205 pages
Published 1897
Read January 19
Rating: 3.5 out of 5
* Denotes a reread.
The War of the Worlds was the first complete, unabridged "grownup" book I read, way back when I was 9 years old. I read it and reread it obsessively all through my tweens and consistently (albeit less frequently) through my teens. It left more of a mark on my prose than I realized; reading it now, my first time revisiting it in adulthood, I'm struck by how my lengthy, multi-clause sentences echo Wells' late Victorian rhythms.

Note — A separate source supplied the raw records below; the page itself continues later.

**src/rtl/tdm_fir_bank_pkg.sv**
```systemverilog
`default_nettype none
// +--------------------------------------------------------------------------+
// | tdm_fir_pkg : FSM states, width helpers and output round/saturate        |
// | Rev 1.0                                                                  |
// +--------------------------------------------------------------------------+
package tdm_fir_pkg;

  typedef enum logic [2:0] {
    ST_CLR  = 3'd0,
    ST_IDLE = 3'd1,
    ST_MAC  = 3'd2,
    ST_RND  = 3'd3,
    ST_HOLD = 3'd4
  } state_e;

  function automatic int width_of(input int n);
    return (n <= 1) ? 1 : $clog2(n);
  endfunction

  function automatic int acc_width(input int data_w, input int coef_w, input int tap_cnt);
    return data_w + coef_w + $clog2(tap_cnt);
  endfunction

  // Round half up from Q(COEF_W-1), then clamp to the signed OUT_W range.
  function automatic logic signed [63:0] sat_round(input logic signed [63:0] acc,
                                                   input int coef_w, input int out_w);
    logic signed [63:0] y, hi, lo;
    y  = (acc + (64'sd1 <<< (coef_w - 2))) >>> (coef_w - 1);
    hi = (64'sd1 <<< (out_w - 1)) - 64'sd1;
    lo = -(64'sd1 <<< (out_w - 1));
    if (y > hi)      y = hi;
    else if (y < lo) y = lo;
    return y;
  endfunction

endpackage
`default_nettype wire

```
**src/rtl/tdm_fir_bank_if.sv**
```systemverilog
`default_nettype none
// +--------------------------------------------------------------------------+
// | tdm_fir_bank_if : sample, result and coefficient-load signals            |
// | Rev 1.0                                                                  |
// +--------------------------------------------------------------------------+
interface tdm_fir_bank_if #(
  parameter int DATA_W  = 16,
  parameter int COEF_W  = 16,
  parameter int TAP_CNT = 31,
  parameter int CH_CNT  = 4,
  parameter int GAIN_W  = 4
);
  localparam int CH_W  = tdm_fir_pkg::width_of(CH_CNT);
  localparam int TAP_W = tdm_fir_pkg::width_of(TAP_CNT);
  localparam int OUT_W = DATA_W + GAIN_W;

  logic                     in_valid;
  logic                     in_ready;
  logic [CH_W-1:0]          in_ch;
  logic signed [DATA_W-1:0] in_data;
  logic                     out_valid;
  logic                     out_ready;
  logic [CH_W-1:0]          out_ch;
  logic signed [OUT_W-1:0]  out_data;
  logic                     coef_we;
  logic [TAP_W-1:0]         coef_addr;
  logic signed [COEF_W-1:0] coef_data;
  logic                     coef_swap;
  logic                     err_ch;

  modport master (
    output in_valid, in_ch, in_data, out_ready, coef_we, coef_addr, coef_data, coef_swap,
    input  in_ready, out_valid, out_ch, out_data, err_ch
  );

  modport slave (
    input  in_valid, in_ch, in_data, out_ready, coef_we, coef_addr, coef_data, coef_swap,
    output in_ready, out_valid, out_ch, out_data, err_ch
  );
endinterface
`default_nettype wire

```
**src/rtl/tdm_fir_bank_mac.sv**
```systemverilog
`default_nettype none
// +--------------------------------------------------------------------------+
// | tdm_fir_mac : registered signed MAC with clear/enable and rounded output |
// | Rev 1.0                                                                  |
// +--------------------------------------------------------------------------+
module tdm_fir_mac
  import tdm_fir_pkg::*;
#(
  parameter int DATA_W = 16,
  parameter int COEF_W = 16,
  parameter int ACC_W  = 37,
  parameter int OUT_W  = 20
) (
  input  logic                     clk,
  input  logic                     rst,
  input  logic                     clr_i,
  input  logic                     en_i,
  input  logic signed [DATA_W-1:0] x_i,
  input  logic signed [COEF_W-1:0] c_i,
  output logic signed [OUT_W-1:0]  y_o
);
  logic signed [DATA_W+COEF_W-1:0] prod_d;
  logic signed [ACC_W-1:0]         acc_q;

  assign prod_d = x_i * c_i;

  always_ff @(posedge clk or posedge rst) begin
    if (rst) begin
      acc_q <= '0;
    end else if (clr_i) begin
      acc_q <= '0;
    end else if (en_i) begin
      acc_q <= acc_q + ACC_W'(prod_d);
    end
  end

  assign y_o = OUT_W'(sat_round(64'(acc_q), COEF_W, OUT_W));
endmodule
`default_nettype wire

```
**src/rtl/tdm_fir_bank.sv**
```systemverilog
`default_nettype none
// +--------------------------------------------------------------------------+
// | tdm_fir_bank : CH_CNT-channel FIR sharing one MAC, double-buffered coefs |
// | Rev 1.0                                                                  |
// +--------------------------------------------------------------------------+
module tdm_fir_bank
  import tdm_fir_pkg::*;
#(
  parameter int DATA_W  = 16,
  parameter int COEF_W  = 16,
  parameter int TAP_CNT = 31,
  parameter int CH_CNT  = 4,
  parameter int GAIN_W  = 4
) (
  input  logic           clk,
  input  logic           rst,
  tdm_fir_bank_if.slave  bus
);
  localparam int CH_W      = width_of(CH_CNT);
  localparam int TAP_W     = width_of(TAP_CNT);
  localparam int ACC_W     = acc_width(DATA_W, COEF_W, TAP_CNT);
  localparam int OUT_W     = DATA_W + GAIN_W;
  localparam int MEM_DEPTH = CH_CNT * TAP_CNT;
  localparam int MEM_W     = width_of(MEM_DEPTH);

  state_e                   state_q, state_d;
  logic [MEM_W-1:0]         clr_cnt_q;
  logic [TAP_W-1:0]         tap_q;
  logic [CH_W-1:0]          ch_q;
  logic [TAP_W-1:0]         head_q [CH_CNT];
  logic signed [COEF_W-1:0] shadow_q [TAP_CNT];
  logic signed [COEF_W-1:0] active_q [TAP_CNT];
  logic signed [DATA_W-1:0] hist_q [MEM_DEPTH];
  logic                     swap_pend_q, out_valid_q, err_ch_q;
  logic [CH_W-1:0]          out_ch_q;
  logic signed [OUT_W-1:0]  out_data_q;

  logic                     ch_ok_d, accept_d, drop_d, copy_d, mac_en_d, load_out_d, release_d;
  logic [TAP_W-1:0]         idx_d;
  logic [MEM_W-1:0]         rd_addr_d, wr_addr_d;
  logic                     mem_we_d;
  logic signed [DATA_W-1:0] mem_wdata_d;
  logic signed [OUT_W-1:0]  y_d;

  assign ch_ok_d = (int'(bus.in_ch) < CH_CNT);

  always_comb begin
    state_d    = state_q;
    accept_d   = 1'b0;
    drop_d     = 1'b0;
    copy_d     = 1'b0;
    mac_en_d   = 1'b0;
    load_out_d = 1'b0;
    release_d  = 1'b0;
    case (state_q)
      ST_CLR: begin
        if (clr_cnt_q == MEM_W'(MEM_DEPTH - 1)) state_d = ST_IDLE;
      end
      ST_IDLE: begin
        copy_d = swap_pend_q;
        if (bus.in_valid) begin
          if (ch_ok_d) begin
            accept_d = 1'b1;
            state_d  = ST_MAC;
          end else begin
            drop_d = 1'b1;
          end
        end
      end
      ST_MAC: begin
        mac_en_d = 1'b1;
        if (tap_q == TAP_W'(TAP_CNT - 1)) state_d = ST_RND;
      end
      ST_RND: begin
        load_out_d = 1'b1;
        state_d    = ST_HOLD;
      end
      ST_HOLD: begin
        if (bus.out_ready) begin
          release_d = 1'b1;
          state_d   = ST_IDLE;
        end
      end
      default: state_d = ST_CLR;
    endcase
  end

  // Tap k reads x[n-k], wrapping backwards through the channel's ring.
  always_comb begin
    if (head_q[ch_q] >= tap_q) idx_d = head_q[ch_q] - tap_q;
    else                       idx_d = TAP_W'(int'(head_q[ch_q]) + TAP_CNT - int'(tap_q));
    rd_addr_d   = MEM_W'(int'(ch_q) * TAP_CNT + int'(idx_d));
    mem_we_d    = (state_q == ST_CLR) || accept_d;
    wr_addr_d   = (state_q == ST_CLR) ? clr_cnt_q
                                      : MEM_W'(int'(bus.in_ch) * TAP_CNT + int'(head_q[bus.in_ch]));
    mem_wdata_d = (state_q == ST_CLR) ? '0 : bus.in_data;
  end

  always_ff @(posedge clk) begin
    if (mem_we_d) hist_q[wr_addr_d] <= mem_wdata_d;
  end

  always_ff @(posedge clk or posedge rst) begin
    if (rst) begin
      for (int i = 0; i < TAP_CNT; i++) begin
        shadow_q[i] <= '0;
        active_q[i] <= '0;
      end
    end else begin
      if (copy_d) begin
        for (int i = 0; i < TAP_CNT; i++) active_q[i] <= shadow_q[i];
      end
      if (bus.coef_we && (int'(bus.coef_addr) < TAP_CNT)) shadow_q[bus.coef_addr] <= bus.coef_data;
    end
  end

  always_ff @(posedge clk or posedge rst) begin
    if (rst) begin
      state_q     <= ST_CLR;
      clr_cnt_q   <= '0;
      tap_q       <= '0;
      ch_q        <= '0;
      swap_pend_q <= 1'b0;
      out_valid_q <= 1'b0;
      out_ch_q    <= '0;
      out_data_q  <= '0;
      err_ch_q    <= 1'b0;
      for (int c = 0; c < CH_CNT; c++) head_q[c] <= '0;
    end else begin
      state_q     <= state_d;
      clr_cnt_q   <= (state_q == ST_CLR) ? clr_cnt_q + 1'b1 : '0;
      err_ch_q    <= drop_d;
      swap_pend_q <= bus.coef_swap | (swap_pend_q & ~copy_d);
      if (accept_d) begin
        ch_q  <= bus.in_ch;
        tap_q <= '0;
      end else if (mac_en_d) begin
        tap_q <= tap_q + 1'b1;
      end
      if (load_out_d) begin
        out_valid_q  <= 1'b1;
        out_ch_q     <= ch_q;
        out_data_q   <= y_d;
        head_q[ch_q] <= (head_q[ch_q] == TAP_W'(TAP_CNT - 1)) ? '0 : head_q[ch_q] + 1'b1;
      end else if (release_d) begin
        out_valid_q <= 1'b0;
      end
    end
  end

  tdm_fir_mac #(
    .DATA_W (DATA_W),
    .COEF_W (COEF_W),
    .ACC_W  (ACC_W),
    .OUT_W  (OUT_W)
  ) u_mac (
    .clk   (clk),
    .rst   (rst),
    .clr_i (accept_d),
    .en_i  (mac_en_d),
    .x_i   (hist_q[rd_addr_d]),
    .c_i   (active_q[tap_q]),
    .y_o   (y_d)
  );

  assign bus.in_ready  = (state_q == ST_IDLE);
  assign bus.out_valid = out_valid_q;
  assign bus.out_ch    = out_ch_q;
  assign bus.out_data  = out_data_q;
  assign bus.err_ch    = err_ch_q;
endmodule
`default_nettype wire

```
**src/flat_wrapper.sv**
```systemverilog
// flat-port wrapper written by rule: the top's interface ports become plain ports
module tdm_fir_bank_flat import tdm_fir_pkg::*;
#(
  parameter int DATA_W  = 16,
  parameter int COEF_W  = 16,
  parameter int TAP_CNT = 31,
  parameter int CH_CNT  = 4,
  parameter int GAIN_W  = 4
)
  (clk, rst, bus_in_valid, bus_in_ch, bus_in_data, bus_out_ready, bus_coef_we, bus_coef_addr, bus_coef_data, bus_coef_swap, bus_in_ready, bus_out_valid, bus_out_ch, bus_out_data, bus_err_ch);
  tdm_fir_bank_if #(.DATA_W(DATA_W), .COEF_W(COEF_W), .TAP_CNT(TAP_CNT), .CH_CNT(CH_CNT), .GAIN_W(GAIN_W)) bus_i ();
  input  logic clk;
  input  logic rst;
  input wire logic [$bits(bus_i.in_valid)-1:0] bus_in_valid;
  input wire logic [$bits(bus_i.in_ch)-1:0] bus_in_ch;
  input wire logic [$bits(bus_i.in_data)-1:0] bus_in_data;
  input wire logic [$bits(bus_i.out_ready)-1:0] bus_out_ready;
  input wire logic [$bits(bus_i.coef_we)-1:0] bus_coef_we;
  input wire logic [$bits(bus_i.coef_addr)-1:0] bus_coef_addr;
  input wire logic [$bits(bus_i.coef_data)-1:0] bus_coef_data;
  input wire logic [$bits(bus_i.coef_swap)-1:0] bus_coef_swap;
  output wire logic [$bits(bus_i.in_ready)-1:0] bus_in_ready;
  output wire logic [$bits(bus_i.out_valid)-1:0] bus_out_valid;
  output wire logic [$bits(bus_i.out_ch)-1:0] bus_out_ch;
  output wire logic [$bits(bus_i.out_data)-1:0] bus_out_data;
  output wire logic [$bits(bus_i.err_ch)-1:0] bus_err_ch;
  assign bus_i.in_valid = bus_in_valid;
  assign bus_i.in_ch = bus_in_ch;
  assign bus_i.in_data = bus_in_data;
  assign bus_i.out_ready = bus_out_ready;
  assign bus_i.coef_we = bus_coef_we;
  assign bus_i.coef_addr = bus_coef_addr;
  assign bus_i.coef_data = bus_coef_data;
  assign bus_i.coef_swap = bus_coef_swap;
  assign bus_in_ready = bus_i.in_ready;
  assign bus_out_valid = bus_i.out_valid;
  assign bus_out_ch = bus_i.out_ch;
  assign bus_out_data = bus_i.out_data;
  assign bus_err_ch = bus_i.err_ch;
  tdm_fir_bank #(.DATA_W(DATA_W), .COEF_W(COEF_W), .TAP_CNT(TAP_CNT), .CH_CNT(CH_CNT), .GAIN_W(GAIN_W)) u_core (.clk(clk), .rst(rst), .bus(bus_i));
endmodule
```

As a primordial exemplar of the science-fiction thriller, The War of the Worlds is an astounding book. Wells was an expert at incorporating elements of the mundane, all the little domestic and suburban touches, to heighten the strangeness and fear of his alien invasion. Scene after scene has lived rent free in my head all these years: the brilliant yellow sunset over the first Martian cylinder, the thunderstorm, the silent struggles in the dark with the curate. And these scenes haven't lingered solely because I read the book so early and so often.
As a blueprint for the eugenicist strain of manly men and breedable women that would infest science fiction for well over a century afterward, well... that part didn't age quite so gracefully. As a kid, I swallowed the "able-bodied, clean-minded" future laid out by "The Man on Putney Hill" without question; the artilleryman's shortfall, as far as I was concerned at 9, was in his inability to back up his big dreams with actual deeds. Reading it again at 40, it's a rotted morass of quasi-Darwinian bullshit, reeking of Victorian race theory. Countless libertarian power fantasies in the ensuing decades parroted this same strain of "our comfortable civilization will lead to decadence, we must Improve the Race through adversity!" I can't imagine anyone over the age of 9 taking this load seriously (like, say, a certain spoiled little boy who wants to reinvent serfdom on Mars with his daddy's Apartheid money).
On top of all that, War of the Worlds is distasteful for being an early exemplar of the "dystopia is when white people suffer through allegories of what white people actually did to everyone else" strain of SFF.
Regardless, this book will always have a special place in my life. I'm glad to have revisited it.